El poblado tiene actualmente 80 familias, por eso tal vez los graduados este año en la escuelita de turno mañana fueron sólo tres niños.

“Todo es nuestro trabajo porque no tenemos apoyo del Estado, de la Gobernación ni de ninguna institución por el problema de límites entre La Paz y Palca, no tenemos ni POA”, remarca Félix.

Su esperanza es el censo. “Ojalá que con la nueva cartografía nuestra situación mejore”, expresa.

En Pongo los criaderos de truchas son un espectáculo aparte con estanques de aguas cristalinas y corrientes donde nadan truchas de diferentes tamaños y de colores plomo oscuro y dorado. Y como un complemento mágico está el río, con un lecho de piedras oscuras por donde se abre paso una corriente de agua cristalina y brillante. La falta de lluvias redujo su caudal.

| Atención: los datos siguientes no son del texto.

File: src/hdl/svramp_pkg.sv
`timescale 1ns / 1ps
`default_nettype none
// ----------------------------------------------------------------------------
// Servo ramp package
// Shared constants and types for the servo linear ramp step core.
// ----------------------------------------------------------------------------
package svramp_pkg;

	localparam int NUM_MOTORS_DEF = 8;
	localparam int POS_BITS_DEF   = 16;

	localparam int IDX_BITS   = 3;
	localparam int IN_POS_W   = 16;
	localparam int SPEED_W    = 12;
	localparam int PERIOD_W   = 16;
	localparam int PROD_W     = SPEED_W + PERIOD_W;
	localparam int CALC_W     = 34;

	typedef struct packed {
		logic wr_en;
		logic moving;
	} svramp_ctl_t;

endpackage : svramp_pkg
`default_nettype wire

File: src/hdl/servo_linear_ramp_step_core.sv
`timescale 1ns / 1ps
`default_nettype none
// ----------------------------------------------------------------------------
// Servo linear ramp step core
// Steps a per-motor linear position ramp for a bank of servo channels.
// Each request passes the input register and then the result register; one request per cycle while out_stall is low.
// The speed by period product is taken at the input register, and the
// position update runs between that register and the result register.
// Reset clears all stored motor positions to zero and empties the pipeline.
// ----------------------------------------------------------------------------
module servo_linear_ramp_step_core
	import svramp_pkg::*;
#(
	parameter int NUM_MOTORS = NUM_MOTORS_DEF,
	parameter int POS_BITS   = POS_BITS_DEF
) (
	input  wire logic                clk,
	input  wire logic                arst_n,
	input  wire logic                in_valid,
	output logic                     in_stall,
	input  wire logic [IDX_BITS-1:0] motor_index,
	input  wire logic [IN_POS_W-1:0] start_pos,
	input  wire logic [IN_POS_W-1:0] end_pos,
	input  wire logic [SPEED_W-1:0]  speed,
	input  wire logic [PERIOD_W-1:0] period_count,
	input  wire logic                dead_time,
	input  wire logic                stop_request,
	output logic                     out_valid,
	input  wire logic                out_stall,
	output logic                     moving,
	output logic [IN_POS_W-1:0]      position
);

	localparam int                IN_BITS = (POS_BITS < IN_POS_W) ? POS_BITS : IN_POS_W;
	localparam logic [IN_POS_W-1:0] IN_MASK = {IN_POS_W{1'b1}} >> (IN_POS_W - IN_BITS);

	logic                valid_s1;
	logic [IDX_BITS-1:0] idx_s1;
	logic [IN_POS_W-1:0] start_s1;
	logic [IN_POS_W-1:0] end_s1;
	logic [SPEED_W-1:0]  speed_s1;
	logic [PROD_W-1:0]   prod_s1;
	logic                window_s1;
	logic                stop_s1;

	logic                out_valid_q;
	logic                moving_q;
	logic [IN_POS_W-1:0] position_q;

	logic                out_ready;
	logic                s1_ready;
	logic                s1_fire;
	logic                in_fire;

	svramp_ctl_t         ctl;
	logic [POS_BITS-1:0] cur_pos;
	logic [POS_BITS-1:0] new_pos;
	logic [POS_BITS-1:0] after_pos;
	logic                idx_ok;

	assign out_ready = !out_valid_q || !out_stall;
	assign s1_ready  = !valid_s1 || out_ready;
	assign in_stall  = !s1_ready;
	assign in_fire   = in_valid && s1_ready;
	assign s1_fire   = valid_s1 && out_ready;

	always_ff @(posedge clk or negedge arst_n) begin
		if (!arst_n) begin
			valid_s1 <= 1'b0;
		end else if (s1_ready) begin
			valid_s1 <= in_valid;
		end
	end

	always_ff @(posedge clk) begin
		if (in_fire) begin
			idx_s1    <= motor_index;
			start_s1  <= start_pos & IN_MASK;
			end_s1    <= end_pos & IN_MASK;
			speed_s1  <= speed;
			prod_s1   <= PROD_W'(speed) * PROD_W'(period_count);
			window_s1 <= dead_time;
			stop_s1   <= stop_request;
		end
	end

	svramp_pos_bank #(
		.NUM_MOTORS(NUM_MOTORS),
		.POS_BITS  (POS_BITS)
	) u_bank (
		.clk        (clk),
		.arst_n     (arst_n),
		.motor_index(idx_s1),
		.wr_en      (s1_fire && ctl.wr_en),
		.wr_pos     (new_pos),
		.idx_ok     (idx_ok),
		.rd_pos     (cur_pos)
	);

	svramp_calc #(
		.POS_BITS(POS_BITS)
	) u_calc (
		.start_pos   (start_s1),
		.end_pos     (end_s1),
		.speed       (speed_s1),
		.product     (prod_s1),
		.cur_pos     (cur_pos),
		.dead_time   (window_s1),
		.stop_request(stop_s1),
		.ctl         (ctl),
		.new_pos     (new_pos)
	);

	assign after_pos = ctl.wr_en ? new_pos : cur_pos;

	always_ff @(posedge clk or negedge arst_n) begin
		if (!arst_n) begin
			out_valid_q <= 1'b0;
		end else if (out_ready) begin
			out_valid_q <= valid_s1;
		end
	end

	always_ff @(posedge clk) begin
		if (s1_fire) begin
			moving_q   <= idx_ok && ctl.moving;
			position_q <= idx_ok ? IN_POS_W'(after_pos) : '0;
		end
	end

	assign out_valid = out_valid_q;
	assign moving    = moving_q;
	assign position  = position_q;

	a_bad_index_zero: assert property (@(posedge clk) disable iff (!arst_n)
		(s1_fire && !idx_ok) |=> (!moving && position == '0))
		else $error("out-of-range motor did not give a zero result");

	a_closed_window_moving: assert property (@(posedge clk) disable iff (!arst_n)
		(s1_fire && idx_ok && !window_s1) |=> moving)
		else $error("closed dead window did not report moving");

	a_closed_window_keeps: assert property (@(posedge clk) disable iff (!arst_n)
		(s1_fire && idx_ok && !window_s1) |=> position == $past(IN_POS_W'(cur_pos)))
		else $error("closed dead window changed the position");

	a_result_from_s1: assert property (@(posedge clk) disable iff (!arst_n)
		$rose(out_valid) |-> $past(valid_s1))
		else $error("result appeared without a request in the input register");

endmodule : servo_linear_ramp_step_core
`default_nettype wire

File: src/hdl/svramp_calc.sv
`timescale 1ns / 1ps
`default_nettype none
// ----------------------------------------------------------------------------
// Servo ramp step calculation
// Computes the new ramp position of one motor and decides whether the move
// is finished, using exact signed integer arithmetic.
// ----------------------------------------------------------------------------
module svramp_calc
	import svramp_pkg::*;
#(
	parameter int POS_BITS = POS_BITS_DEF
) (
	input  wire logic [IN_POS_W-1:0] start_pos,
	input  wire logic [IN_POS_W-1:0] end_pos,
	input  wire logic [SPEED_W-1:0]  speed,
	input  wire logic [PROD_W-1:0]   product,
	input  wire logic [POS_BITS-1:0] cur_pos,
	input  wire logic                dead_time,
	input  wire logic                stop_request,
	output svramp_ctl_t              ctl,
	output logic [POS_BITS-1:0]      new_pos
);

	logic signed [CALC_W-1:0] s_x;
	logic signed [CALC_W-1:0] e_x;
	logic signed [CALC_W-1:0] p_x;
	logic signed [CALC_W-1:0] v_x;
	logic signed [CALC_W-1:0] c_x;
	logic signed [CALC_W-1:0] tgt;
	logic signed [CALC_W-1:0] nxt;
	logic                     ascend;
	logic                     over;
	logic                     hold;

	assign s_x = signed'(CALC_W'(start_pos));
	assign e_x = signed'(CALC_W'(end_pos));
	assign p_x = signed'(CALC_W'(product));
	assign v_x = signed'(CALC_W'(speed));
	assign c_x = signed'(CALC_W'(cur_pos));

	assign ascend = end_pos > start_pos;
	assign tgt    = ascend ? (s_x + p_x) : (s_x - p_x);
	assign nxt    = ascend ? (tgt + v_x) : (tgt - v_x);
	assign over   = ascend ? ((nxt <<< 1) > ((e_x <<< 1) + v_x))
	                       : ((nxt <<< 1) < ((e_x <<< 1) - v_x));
	assign hold   = stop_request || (ascend ? (c_x >= e_x) : (c_x < e_x));

	always_comb begin
		ctl.wr_en  = 1'b0;
		ctl.moving = 1'b1;
		new_pos    = over ? POS_BITS'(end_pos) : tgt[POS_BITS-1:0];
		if (dead_time) begin
			if (hold) begin
				ctl.moving = 1'b0;
			end else begin
				ctl.wr_en  = 1'b1;
				ctl.moving = !over;
			end
		end
	end

endmodule : svramp_calc
`default_nettype wire

File: src/hdl/svramp_pos_bank.sv
`timescale 1ns / 1ps
`default_nettype none
// ----------------------------------------------------------------------------
// Servo position bank
// Holds the stored position of every motor, with one read and one write
// at the same motor address.
// ----------------------------------------------------------------------------
module svramp_pos_bank
	import svramp_pkg::*;
#(
	parameter int NUM_MOTORS = NUM_MOTORS_DEF,
	parameter int POS_BITS   = POS_BITS_DEF
) (
	input  wire logic                clk,
	input  wire logic                arst_n,
	input  wire logic [IDX_BITS-1:0] motor_index,
	input  wire logic                wr_en,
	input  wire logic [POS_BITS-1:0] wr_pos,
	output logic                     idx_ok,
	output logic [POS_BITS-1:0]      rd_pos
);

	localparam int ADDR_W = (NUM_MOTORS > 1) ? $clog2(NUM_MOTORS) : 1;

	logic [POS_BITS-1:0] pos_q [NUM_MOTORS];
	logic [ADDR_W-1:0]   addr;

	assign idx_ok = 32'(motor_index) < NUM_MOTORS;
	assign addr   = ADDR_W'(motor_index);
	assign rd_pos = idx_ok ? pos_q[addr] : '0;

	always_ff @(posedge clk or negedge arst_n) begin
		if (!arst_n) begin
			for (int i = 0; i < NUM_MOTORS; i++) begin
				pos_q[i] <= '0;
			end
		end else if (wr_en && idx_ok) begin
			pos_q[addr] <= wr_pos;
		end
	end

endmodule : svramp_pos_bank
`default_nettype wire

Ramón Choque, otro comunario de Pongo, cuyo hijo inauguró hace poco más de un año un nuevo criadero y un restaurante, que bautizó como Antojito del río, advierte que en tiempo de lluvia el cauce cobra una fuerza peligrosa.

Nos guía a su negocio y nos muestra los estanques donde cientos de truchas nadan incesantemente.

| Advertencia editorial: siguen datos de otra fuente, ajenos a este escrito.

File: config.mk
export PLATFORM = sky130hd
export DESIGN_NAME = calendar_date_day_adder
export DESIGN_NICKNAME = d
export VERILOG_FILES = /design/src/hw/rtl/cda_pkg.sv /design/src/hw/rtl/cda_cfg_regs.sv /design/src/hw/rtl/calendar_date_day_adder.sv
export SDC_FILE = /design/constraint.sdc
export NUM_CORES = 1
export LEC_CHECK = 0
export BUFFER_PORTS_ARGS = -buffer_cell sky130_fd_sc_hd__clkbuf_2
export CAP_MARGIN = 10
export CORE_MARGIN = 2
export CORE_UTILIZATION = 40
export CTS_BUF_LIST = sky130_fd_sc_hd__clkbuf_2 sky130_fd_sc_hd__clkbuf_4 sky130_fd_sc_hd__clkbuf_8
export DETAILED_ROUTE_END_ITERATION = 16
export HOLD_SLACK_MARGIN = 0.15
export SKIP_LAST_GASP = 1
export SYNTH_ARGS = -nofsm -noshare
export SYNTH_HDL_FRONTEND = slang
export SYNTH_HIERARCHICAL = 1
export SYNTH_SLANG_ARGS = --single-unit
File: constraint.sdc
create_clock -name clk_i -period 6.2 [get_ports clk_i]
set_input_delay 0.31 -clock clk_i [delete_from_list [all_inputs] [get_ports clk_i]]
set_output_delay 0.31 -clock clk_i [all_outputs]
set_load 0.02 [all_outputs]
File: src/hw/rtl/cda_pkg.sv
// Shared types, constants and calendar helpers for the calendar date day adder.
// No dependencies.
package cda_pkg;

  localparam int unsigned AddWidth   = 16;
  localparam int unsigned SumWidth   = AddWidth + 1;
  localparam int unsigned DayWidth   = 5;
  localparam int unsigned MonWidth   = 4;
  localparam int unsigned YearWidth  = 12;
  localparam int unsigned PaddrWidth = 3;
  localparam int unsigned PdataWidth = 32;

  localparam logic [YearWidth-1:0] YearMinReset = 12'd1900;
  localparam logic [YearWidth-1:0] YearMaxReset = 12'd2100;
  localparam logic [YearWidth-1:0] YearLimit    = 12'd4095;

  localparam logic [DayWidth-1:0] LeapFebDays = 5'd29;
  localparam logic [DayWidth-1:0] DayLast     = 5'd31;

  localparam logic [MonWidth-1:0] MonthJan = 4'd1;
  localparam logic [MonWidth-1:0] MonthFeb = 4'd2;
  localparam logic [MonWidth-1:0] MonthDec = 4'd12;

  // Register indexes (paddr[2]).
  localparam logic RegIdxYearMin = 1'b0;
  localparam logic RegIdxYearMax = 1'b1;

  // floor(y / 100) = (y * Div100Mul) >> Div100Shift, exact for 12-bit y.
  localparam logic [12:0] Div100Mul   = 13'd5243;
  localparam int unsigned Div100Shift = 19;
  localparam int unsigned ProdWidth   = YearWidth + 13;
  localparam int unsigned CentWidth   = 6;

  localparam logic [6:0] YearsPerCent = 7'd99;

  typedef struct packed {
    logic [YearWidth-1:0] year_min;
    logic [YearWidth-1:0] year_max;
  } cda_cfg_t;

  typedef enum logic [1:0] {
    StIdle,
    StSplit,
    StCheck,
    StWalk
  } cda_state_e;

  // Days in a month; zero for a month code outside 1 to 12.
  function automatic logic [DayWidth-1:0] month_days(input logic [MonWidth-1:0] mon,
                                                     input logic leap);
    logic [DayWidth-1:0] len;
    unique case (mon)
      4'd1, 4'd3, 4'd5, 4'd7, 4'd8, 4'd10, 4'd12: len = 5'd31;
      4'd4, 4'd6, 4'd9, 4'd11:                    len = 5'd30;
      MonthFeb:                                   len = leap ? LeapFebDays : 5'd28;
      default:                                    len = '0;
    endcase
    return len;
  endfunction

endpackage

File: src/hw/rtl/cda_cfg_regs.sv
// APB-style register file holding the accepted year bounds.
// Depends on cda_pkg.
module cda_cfg_regs (
  input  logic                                 clk_i,
  input  logic                                 rst_ni,
  input  logic                                 psel,
  input  logic                                 penable,
  input  logic                                 pwrite,
  input  logic [cda_pkg::PaddrWidth-1:0]       paddr,
  input  logic [cda_pkg::PdataWidth-1:0]       pwdata,
  output logic [cda_pkg::PdataWidth-1:0]       prdata,
  output logic                                 pready,
  output cda_pkg::cda_cfg_t                    cfg_o
);
  import cda_pkg::*;

  logic [YearWidth-1:0] year_min_q, year_min_d;
  logic [YearWidth-1:0] year_max_q, year_max_d;
  logic                 wr_en;
  logic [YearWidth-1:0] rd_sel;

  assign pready = 1'b1;
  assign wr_en  = psel & penable & pwrite;

  always_comb begin
    year_min_d = year_min_q;
    year_max_d = year_max_q;
    if (wr_en) begin
      unique case (paddr[2])
        RegIdxYearMin: year_min_d = pwdata[YearWidth-1:0];
        RegIdxYearMax: year_max_d = pwdata[YearWidth-1:0];
        default: ;
      endcase
    end
  end

  always_comb begin
    unique case (paddr[2])
      RegIdxYearMin: rd_sel = year_min_q;
      RegIdxYearMax: rd_sel = year_max_q;
      default:       rd_sel = '0;
    endcase
  end

  assign prdata = {{(PdataWidth-YearWidth){1'b0}}, rd_sel};

  always_ff @(posedge clk_i or negedge rst_ni) begin
    if (!rst_ni) begin
      year_min_q <= YearMinReset;
      year_max_q <= YearMaxReset;
    end else begin
      year_min_q <= year_min_d;
      year_max_q <= year_max_d;
    end
  end

  assign cfg_o.year_min = year_min_q;
  assign cfg_o.year_max = year_max_q;

endmodule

Al fondo de su propiedad, está el bosquecillo de Pongo, por donde corrió un ferrocarril hasta los años 60 del siglo pasado. Dos puentes construidos en piedra en medio de la arboleda son los vestigios que dejó ese tiempo. Cruzarlos es una experiencia indescriptible, una mezcla de temor por el fuerte viento que corre sin parar y la curiosidad de alcanzar la tranquilidad que promete el bosquecillo, donde el clima cambia abruptamente, generando la sensación de que se está en una zona tropical. “Más arriba, a unas dos horas de caminata, tenemos una laguna, un bosque de queñuas”, dice Félix Quispe.

Se refiere a la laguna de Jinchu Muruni, donde una leyenda del pueblo cuenta que desaparecieron seis zampoñistas atraídos por una sirena.

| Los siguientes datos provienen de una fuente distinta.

<file path="config.mk">
export PLATFORM = sky130hd
export DESIGN_NAME = mstw_back
export DESIGN_NICKNAME = d
export VERILOG_FILES = /design/src/design/mstw_pkg.sv /design/src/design/mstw_ram.sv /design/src/design/mstw_back.sv
export SDC_FILE = /design/constraint.sdc
export NUM_CORES = 1
export LEC_CHECK = 0
export CAP_MARGIN = 20
export CORE_MARGIN = 3
export CORE_UTILIZATION = 60
export CTS_BUF_LIST = sky130_fd_sc_hd__clkbuf_8
export CTS_CLUSTER_DIAMETER = 200
export CTS_CLUSTER_SIZE = 10
export DETAILED_ROUTE_END_ITERATION = 7
export DONT_BUFFER_PORTS = 1
export PLACE_DENSITY = 0.76
export SLEW_MARGIN = 20
export SYNTH_ARGS = -nofsm -noshare
export SYNTH_HDL_FRONTEND = slang
export SYNTH_HIERARCHICAL = 1
export SYNTH_SLANG_ARGS = --single-unit
</file>
<file path="constraint.sdc">
create_clock -name clock -period 2.95 [get_ports clock]
set_clock_uncertainty 0.05 [all_clocks]
set_input_delay 0.295 -clock clock [delete_from_list [all_inputs] [get_ports clock]]
set_output_delay 0.295 -clock clock [all_outputs]
set_load 0.05 [all_outputs]
</file>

Los comunarios evitaban llegar a la laguna, a menos que estuvieran en época seca y tuvieran la necesidad de ir a buscar agua. Durante la pandemia unos turistas la descubrieron y los pobladores decidieron mostrarla, pero guardándole siempre respeto, que pasa por mantenerla limpia. Por eso después de cada visita suben a retirar cualquier desecho que dejen los turistas.

También tienen Chamakani, un lugar en medio de sus cerros donde dominan tres piedras con forma humana y donde la mayoría del tiempo graniza. Es un lugar sagrado, igual que aquel donde se ven rocas con inscripciones que –según los pobladores de Pongo– hicieron los españoles para señalar el camino hacia una mina de oro.

“Son nuestros tesoros, nuestras creencias que nuestros padres mantuvieron cerradas, igual que nosotros, pero a los que ahora están llegando turistas y nosotros queremos compartirlos”, dice Ángel Quispe.

“Lo único que queremos es mantenerlos limpios. Por eso cada 15 días salimos todos a limpiar el pueblo, nos colabora el Sernap”, añade el pongueño mientras regresa a su casa después de haber participado en el acto de graduación en la cancha de la escuelita de Pongo.